Mis antenas están particularmente adiestradas para captar esa curiosidad enfermiza, ese
inconsciente sadismo de los que tienen un rostro corriente, milagrosamente simétrico. Pero
esta vez ni siquiera era necesaria mi adiestrada intuición, ya que mis oídos alcanzaban para
registrar murmullos, tosecitas, falsas carrasperas. Un rostro horrible y aislado tiene
evidentemente su interés; pero dos fealdades juntas constituyen en sí mismas un espectáculos
mayor, poco menos que coordinado; algo que se debe mirar en compañía, junto a uno (o una)
de esos bien parecidos con quienes merece compartirse el mundo.

Nos sentamos, pedimos dos helados, y ella tuvo coraje (eso también me gustó) para sacar del
bolso su espejito y arreglarse el pelo. Su lindo pelo.

“¿Qué está pensando?”, pregunté.

Ella guardó el espejo y sonrió. El pozo de la mejilla cambió de forma.

“Un lugar común”, dijo. “Tal para cual”.

Hablamos largamente. A la hora y media hubo que pedir dos cafés para justificar la prolongada
permanencia. De pronto me di cuenta de que tanto ella como yo estábamos hablando con una
franqueza tan hiriente que amenazaba traspasar la sinceridad y convertirse en un casi
equivalente de la hipocresía. Decidí tirarme a fondo.

“Usted se siente excluida del mundo, ¿verdad?”

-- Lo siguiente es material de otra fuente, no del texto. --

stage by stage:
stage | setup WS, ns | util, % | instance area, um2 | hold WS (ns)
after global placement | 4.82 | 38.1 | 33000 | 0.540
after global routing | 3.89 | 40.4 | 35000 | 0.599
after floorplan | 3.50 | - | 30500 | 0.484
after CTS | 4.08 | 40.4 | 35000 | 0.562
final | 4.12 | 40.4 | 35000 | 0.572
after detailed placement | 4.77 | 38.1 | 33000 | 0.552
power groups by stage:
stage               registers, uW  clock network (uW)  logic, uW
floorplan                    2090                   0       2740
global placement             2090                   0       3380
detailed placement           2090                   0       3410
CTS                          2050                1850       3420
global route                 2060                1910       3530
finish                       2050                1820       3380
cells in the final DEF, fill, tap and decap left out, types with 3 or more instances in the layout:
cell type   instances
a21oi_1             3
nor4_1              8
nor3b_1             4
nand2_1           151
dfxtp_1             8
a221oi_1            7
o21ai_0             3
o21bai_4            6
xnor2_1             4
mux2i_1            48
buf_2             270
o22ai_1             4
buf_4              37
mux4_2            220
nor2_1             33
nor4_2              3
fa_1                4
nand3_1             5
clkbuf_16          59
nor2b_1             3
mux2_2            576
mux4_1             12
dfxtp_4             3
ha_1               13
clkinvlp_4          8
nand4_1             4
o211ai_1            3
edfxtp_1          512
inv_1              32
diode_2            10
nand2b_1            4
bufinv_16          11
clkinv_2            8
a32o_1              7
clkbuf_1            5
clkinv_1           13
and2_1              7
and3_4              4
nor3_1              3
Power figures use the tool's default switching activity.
$ cat src/rtl/fifo_pkg.sv
// rtl/fifo_pkg.sv - shared types, defaults and sizing helper for sync_fifo_prog
package fifo_pkg;

    localparam int DEFAULT_WIDTH = 16;
    localparam int DEFAULT_DEPTH = 8;

    typedef struct packed {
        logic full;
        logic empty;
        logic almostfull;
        logic almostempty;
    } fifo_status_t;

    // Count must represent 0..depth inclusive, hence depth+1 states.
    function automatic int clog2_cnt(input int depth);
        return $clog2(depth + 1);
    endfunction

endpackage

$ cat src/rtl/sync_fifo_prog_if.sv
// rtl/sync_fifo_prog_if.sv - producer/consumer/status bundle for sync_fifo_prog
interface sync_fifo_prog_if
    import fifo_pkg::*;
#(
    parameter int WIDTH = DEFAULT_WIDTH,
    parameter int CNT_W = clog2_cnt(DEFAULT_DEPTH)
);
    logic             flush;
    logic             wr_en;
    logic [WIDTH-1:0] din;
    logic             rd_en;
    logic [WIDTH-1:0] dout;
    logic             rd_valid;
    logic             wr_ack;
    logic             overflow;
    logic             underflow;
    logic             full;
    logic             empty;
    logic             almostfull;
    logic             almostempty;
    logic [CNT_W-1:0] count;
    logic [CNT_W-1:0] af_thresh;
    logic [CNT_W-1:0] ae_thresh;

    modport master (
        output flush, wr_en, din, rd_en, af_thresh, ae_thresh,
        input  dout, rd_valid, wr_ack, overflow, underflow,
               full, empty, almostfull, almostempty, count
    );

    modport slave (
        input  flush, wr_en, din, rd_en, af_thresh, ae_thresh,
        output dout, rd_valid, wr_ack, overflow, underflow,
               full, empty, almostfull, almostempty, count
    );
endinterface

$ cat src/rtl/fifo_mem.sv
// rtl/fifo_mem.sv - WIDTH x DEPTH array, synchronous write, asynchronous read
module fifo_mem #(
    parameter int WIDTH = 16,
    parameter int DEPTH = 8,
    parameter int PTR_W = $clog2(DEPTH)
) (
    input  logic             clk,
    input  logic             we,
    input  logic [PTR_W-1:0] waddr,
    input  logic [WIDTH-1:0] wdata,
    input  logic [PTR_W-1:0] raddr,
    output logic [WIDTH-1:0] rdata
);
    logic [WIDTH-1:0] mem [DEPTH];

    always_ff @(posedge clk) begin
        if (we) begin
            mem[waddr] <= wdata;
        end
    end

    assign rdata = mem[raddr];
endmodule

$ cat src/rtl/sync_fifo_prog.sv
// rtl/sync_fifo_prog.sv - single-clock FIFO with programmable thresholds, flush and FWFT option
module sync_fifo_prog
    import fifo_pkg::*;
#(
    parameter int WIDTH = DEFAULT_WIDTH,
    parameter int DEPTH = DEFAULT_DEPTH,
    parameter int FWFT  = 0,
    parameter int CNT_W = clog2_cnt(DEPTH)
) (
    input  logic               clk,
    input  logic               rst_n,
    sync_fifo_prog_if.slave    bus
);
    localparam int PTR_W = $clog2(DEPTH);

    logic [PTR_W-1:0] wr_ptr;
    logic [PTR_W-1:0] rd_ptr;
    logic [CNT_W-1:0] count_q;
    logic [WIDTH-1:0] rd_data;
    logic [WIDTH-1:0] dout_q;
    logic             rd_valid_q;
    logic             wr_ack_q;
    logic             overflow_q;
    logic             underflow_q;
    logic             wr_ok;
    logic             rd_ok;
    fifo_status_t     status;

    // Explicit wrap so non-power-of-two depths work.
    function automatic logic [PTR_W-1:0] next_ptr(input logic [PTR_W-1:0] p);
        return (p == PTR_W'(DEPTH - 1)) ? '0 : p + 1'b1;
    endfunction

    always_comb begin
        status.full        = (count_q == CNT_W'(DEPTH));
        status.empty       = (count_q == '0);
        status.almostfull  = (bus.af_thresh != '0) && (count_q >= bus.af_thresh) && !status.full;
        status.almostempty = (count_q <= bus.ae_thresh) && !status.empty;
        // A full FIFO still takes a write when the head is popped in the same cycle.
        wr_ok = bus.wr_en && (!status.full || bus.rd_en);
        rd_ok = bus.rd_en && !status.empty;
    end

    fifo_mem #(
        .WIDTH (WIDTH),
        .DEPTH (DEPTH),
        .PTR_W (PTR_W)
    ) u_mem (
        .clk   (clk),
        .we    (wr_ok && !bus.flush),
        .waddr (wr_ptr),
        .wdata (bus.din),
        .raddr (rd_ptr),
        .rdata (rd_data)
    );

    always_ff @(posedge clk or negedge rst_n) begin
        if (!rst_n) begin
            wr_ptr      <= '0;
            rd_ptr      <= '0;
            count_q     <= '0;
            dout_q      <= '0;
            rd_valid_q  <= 1'b0;
            wr_ack_q    <= 1'b0;
            overflow_q  <= 1'b0;
            underflow_q <= 1'b0;
        end else if (bus.flush) begin
            wr_ptr      <= '0;
            rd_ptr      <= '0;
            count_q     <= '0;
            dout_q      <= '0;
            rd_valid_q  <= 1'b0;
            wr_ack_q    <= 1'b0;
            overflow_q  <= 1'b0;
            underflow_q <= 1'b0;
        end else begin
            if (wr_ok) begin
                wr_ptr <= next_ptr(wr_ptr);
            end
            if (rd_ok) begin
                rd_ptr <= next_ptr(rd_ptr);
                dout_q <= rd_data;
            end
            case ({wr_ok, rd_ok})
                2'b10:   count_q <= count_q + 1'b1;
                2'b01:   count_q <= count_q - 1'b1;
                default: count_q <= count_q;
            endcase
            rd_valid_q  <= rd_ok;
            wr_ack_q    <= wr_ok;
            overflow_q  <= bus.wr_en && !wr_ok;
            underflow_q <= bus.rd_en && !rd_ok;
        end
    end

    assign bus.dout        = (FWFT != 0) ? (status.empty ? '0 : rd_data) : dout_q;
    assign bus.rd_valid    = (FWFT != 0) ? !status.empty : rd_valid_q;
    assign bus.wr_ack      = wr_ack_q;
    assign bus.overflow    = overflow_q;
    assign bus.underflow   = underflow_q;
    assign bus.full        = status.full;
    assign bus.empty       = status.empty;
    assign bus.almostfull  = status.almostfull;
    assign bus.almostempty = status.almostempty;
    assign bus.count       = count_q;
endmodule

“Sí”, dijo, todavía mirándome.

“Usted admira a los hermosos, a los normales. Usted quisiera tener un rostro tan equilibrado
como esa muchachita que está a su derecha, a pesar de que usted es inteligente, y ella, a
juzgar por su risa, irremisiblemente estúpida.”

“Sí.”

Por primera vez no pudo sostener mi mirada.

“Yo también quisiera eso. Pero hay una posibilidad, ¿sabe?, de que usted y yo lleguemos a
algo.”

“¿Algo cómo qué?”

“Como querernos, caramba. O simplemente congeniar. Llámele como quiera, pero hay una
posibilidad.”

Ella frunció el ceño. No quería concebir esperanzas.

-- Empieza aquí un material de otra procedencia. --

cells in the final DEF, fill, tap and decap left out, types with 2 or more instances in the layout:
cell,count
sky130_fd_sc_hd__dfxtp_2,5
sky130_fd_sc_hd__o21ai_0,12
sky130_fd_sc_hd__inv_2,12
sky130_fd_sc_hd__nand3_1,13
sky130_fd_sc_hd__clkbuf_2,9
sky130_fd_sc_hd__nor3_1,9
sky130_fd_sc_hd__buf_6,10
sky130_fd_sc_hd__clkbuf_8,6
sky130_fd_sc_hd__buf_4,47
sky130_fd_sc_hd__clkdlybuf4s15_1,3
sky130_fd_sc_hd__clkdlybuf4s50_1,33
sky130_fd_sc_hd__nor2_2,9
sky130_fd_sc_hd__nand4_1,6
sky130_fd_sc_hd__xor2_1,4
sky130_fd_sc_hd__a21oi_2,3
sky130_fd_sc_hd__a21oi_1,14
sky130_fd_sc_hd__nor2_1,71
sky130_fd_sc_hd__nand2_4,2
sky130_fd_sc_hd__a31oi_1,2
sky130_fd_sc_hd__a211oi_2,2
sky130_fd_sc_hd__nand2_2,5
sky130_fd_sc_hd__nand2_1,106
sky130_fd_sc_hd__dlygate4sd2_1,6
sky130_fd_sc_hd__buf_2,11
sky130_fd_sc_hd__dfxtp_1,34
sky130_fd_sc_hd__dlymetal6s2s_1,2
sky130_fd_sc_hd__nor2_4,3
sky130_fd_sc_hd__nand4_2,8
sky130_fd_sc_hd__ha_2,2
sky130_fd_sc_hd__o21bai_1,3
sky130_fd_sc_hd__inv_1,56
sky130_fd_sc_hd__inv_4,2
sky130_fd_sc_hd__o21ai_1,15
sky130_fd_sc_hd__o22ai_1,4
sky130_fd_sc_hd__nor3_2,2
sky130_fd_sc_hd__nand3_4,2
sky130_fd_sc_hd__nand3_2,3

“Prométame no tomarme como un chiflado.”

“Prometo.”
“La posibilidad es meternos en la noche. En la noche íntegra. En lo oscuro total. ¿Me
entiende?”

“No.”

“¡Tiene que entenderme! Lo oscuro total. Donde usted no me vea, donde yo no la vea. Su
cuerpo es lindo, ¿no lo sabía?”

Se sonrojó, y la hendidura de la mejilla se volvió súbitamente escarlata.

“Vivo solo, en un apartamento, y queda cerca.”

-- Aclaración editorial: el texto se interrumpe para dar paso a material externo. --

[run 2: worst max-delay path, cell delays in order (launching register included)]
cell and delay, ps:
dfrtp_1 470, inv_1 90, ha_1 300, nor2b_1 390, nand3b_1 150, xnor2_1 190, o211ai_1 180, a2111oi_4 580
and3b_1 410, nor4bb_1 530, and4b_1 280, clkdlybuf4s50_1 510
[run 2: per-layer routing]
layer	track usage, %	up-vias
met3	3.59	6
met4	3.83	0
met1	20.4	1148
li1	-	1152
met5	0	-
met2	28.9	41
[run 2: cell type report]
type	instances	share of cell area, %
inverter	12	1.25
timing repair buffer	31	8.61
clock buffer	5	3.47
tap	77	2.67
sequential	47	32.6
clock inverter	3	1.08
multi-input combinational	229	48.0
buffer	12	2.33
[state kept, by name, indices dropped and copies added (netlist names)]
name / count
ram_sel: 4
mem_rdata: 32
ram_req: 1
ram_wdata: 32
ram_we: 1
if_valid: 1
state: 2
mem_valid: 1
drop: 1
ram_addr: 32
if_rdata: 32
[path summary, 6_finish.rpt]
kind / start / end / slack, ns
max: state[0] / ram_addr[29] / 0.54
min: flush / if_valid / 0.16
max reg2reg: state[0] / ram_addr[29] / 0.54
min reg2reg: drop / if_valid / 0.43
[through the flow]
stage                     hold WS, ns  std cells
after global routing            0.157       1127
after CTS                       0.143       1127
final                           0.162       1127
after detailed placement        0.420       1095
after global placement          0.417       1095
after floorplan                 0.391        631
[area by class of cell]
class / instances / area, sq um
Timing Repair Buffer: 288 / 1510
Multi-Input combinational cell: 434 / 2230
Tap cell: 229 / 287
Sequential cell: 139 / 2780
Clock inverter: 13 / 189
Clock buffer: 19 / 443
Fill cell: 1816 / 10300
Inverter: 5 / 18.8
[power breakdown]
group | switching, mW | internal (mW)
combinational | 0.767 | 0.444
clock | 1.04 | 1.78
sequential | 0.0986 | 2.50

Levantó la cabeza y ahora sí me miró preguntándome, averiguando sobre mí, tratando


desesperadamente de llegar a un diagnóstico.

“Vamos”, dijo.

No sólo apagué la luz sino que además corrí la doble cortina. A mi lado ella respiraba. Y no era
una respiración afanosa. No quiso que la ayudara a desvestirse.

Yo no veía nada, nada. Pero igual pude darme cuenta de que ahora estaba inmóvil, a la
espera. Estiré cautelosamente una mano, hasta hallar su pecho. Mi tacto me transmitió una
versión estimulante, poderosa. Así vi su vientre, su sexo. Sus manos también me vieron.

En ese instante comprendí que debía arrancarme (y arrancarla) de aquella mentira que yo
mismo había fabricado. O intentado fabricar. Fue como un relámpago. No éramos eso. No
éramos eso.

Tuve que recurrir a todas mis reservas de coraje, pero lo hice. Mi mano ascendió lentamente
hasta su rostro, encontró el surco de horror, y empezó una lenta, convincente y convencida
caricia. En realidad mis dedos (al principio un poco temblorosos, luego progresivamente
serenos) pasaron muchas veces sobre sus lágrimas.

Entonces, cuando yo menos lo esperaba, su mano también llegó a mi cara, y pasó y repasó el
costurón y el pellejo liso, esa isla sin barba de mi marca siniestra.

Lloramos hasta el alba. Desgraciados, felices. Luego me levanté y descorrí la cortina doble.